The international realm of public administration, explored by articles in Public Money & Management (PMM), is immense and intricate in its structures and focus. The global literature is replete with articles and books arising from the disciplines of public administration/management, finance, accountancy, political science, public policy and their overlapping sub-disciplines. These study how policy is developed and then delivered in the form of bureaucratically structured public administrations, usually (but not always) headed by elected or appointed political figures, responding to public demand or societal challenges. So far, so straightforward. PMM focuses on these disciplines and sub-disciplines in terms of practitioner interest and academic research. The journal also recognizes that policy formulation and delivery must include the role of other disciplines, such as science and engineering, medicine, education, the arts and literature, as governments seek to deliver the panoply of services and infrastructure expected of them directly, or via a regulated private sector.

The events since the advent of Covid, however, have again made us challenge public administration to continue to advance policy solutions to the systemic problems that confront societies globally. These vary over time and space, but the academic literature approaches them from various perspectives, referring to them as ‘Grand Challenges’ (Gerton & Mitchell, Citation2019) or wicked issues that become wicked problems (Massey, Citation2022; Head & Alford, Citation2017). Often these are integrated across a range of policies and beyond the scope of any one jurisdiction, such as with climate change, mass migration, inflation or inequalities of wealth and power. Attempts to tackle one aspect often risk making the problem worse elsewhere—for example zero carbon policies, may, if not thought through carefully, exacerbate the poverty in some areas adding to other wicked problems. Something that may appear straightforward often has interrelated links to something that is fiendishly complex (Australian Public Service Commission, Citation2007).

In recent years there have been several approaches adopted to attempt to restructure public administrations’ ability to deliver sound policies to address these intractable issues. Amongst these the Australian Public Service Commission (Citation2007) and the OECD (Gerson, Citation2020) have analysed a range of countries and made a series of recommendations for the reform of the senior civil service with improved recruitment and training techniques. Indeed, the OECD report compared good practice across more than 20 countries. Other approaches have included calls to value the role bureaucracy plays in supporting the necessary innovations countries require to be truly able to face the future with confidence, combining technological innovation alongside a willingness to embrace novel techniques beyond our accepted practices; in other words, to construct an entrepreneurial state (Kattel et al., Citation2022). This is perhaps best achieved by deploying research in the service of the entrepreneurial state, but there are dangers with this. Academia may not be up to the task.

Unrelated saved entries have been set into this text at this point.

[src/sv/hspc_pkg.sv]
// Shared constants, types and Hall sequence tables for the position counter.
package hspc_pkg;

    localparam int COUNT_BITS = 32;
    localparam int NUM_WHEELS = 2;
    localparam int CODE_BITS  = 3;
    localparam int OUT_BITS   = 32;

    typedef logic [CODE_BITS-1:0]  t_code;
    typedef logic [COUNT_BITS-1:0] t_count;
    typedef logic [OUT_BITS-1:0]   t_out_count;

    typedef struct packed {
        t_count count;
        logic   fault;
    } t_lane_stat;

    localparam t_code CODE_NONE_LO = 3'd0;
    localparam t_code CODE_NONE_HI = 3'd7;

    function automatic logic code_valid(input t_code code);
        return (code != CODE_NONE_LO) && (code != CODE_NONE_HI);
    endfunction

    // Predecessor in the sequence 5,1,3,2,6,4 (wrapping).
    function automatic t_code seq_pred(input t_code code);
        t_code r;
        case (code)
            3'd5:    r = 3'd4;
            3'd1:    r = 3'd5;
            3'd3:    r = 3'd1;
            3'd2:    r = 3'd3;
            3'd6:    r = 3'd2;
            3'd4:    r = 3'd6;
            default: r = CODE_NONE_LO;
        endcase
        return r;
    endfunction

    // Successor in the sequence 5,1,3,2,6,4 (wrapping).
    function automatic t_code seq_succ(input t_code code);
        t_code r;
        case (code)
            3'd5:    r = 3'd1;
            3'd1:    r = 3'd3;
            3'd3:    r = 3'd2;
            3'd2:    r = 3'd6;
            3'd6:    r = 3'd4;
            3'd4:    r = 3'd5;
            default: r = CODE_NONE_LO;
        endcase
        return r;
    endfunction

    function automatic t_out_count to_out_count(input t_count c);
        logic [63:0] wide;
        wide = 64'(c);
        return wide[OUT_BITS-1:0];
    endfunction

endpackage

In an earlier work, Drechsler argues that technological innovations risk making some areas of research obsolete, or at least more expensive than innovative artificial intelligence and that in itself jeopardizes true innovation. Computers are not capable of genuine artificial intelligence (yet) but are increasingly used for simple tasks such as weather reports or sports articles. They are, however straying into academia and public sector work. A recent article in the Times Higher Education discussed ‘software that writes your papers for you’ (Pells, Citation2017). And Drechsler (Citation2019, p. 231) suggests that ‘it is precisely this structure, this shape, this content reducible to a table are typical, (as) what … counts for some of the most successful PA articles today, the ones the archetypical Dutch associate professor would write’. It is, Drechsler scathingly notes, a form of ‘fake research’: ‘scholarship today means that the incentive is to write replicative papers that state the same thing that we know already, for mainstream top journals; even high citation numbers do not count that much, although this is changing as we speak’ (Drechsler, Citation2019, p. 232). ‘In calling out these restrictive practices, Drechsler is performing a critical, indeed disruptive role. But this fits well with the advice given by the OECD and Australian government in their approach to dealing with wicked and persistent problems’ (Massey, Citation2022, p. 81).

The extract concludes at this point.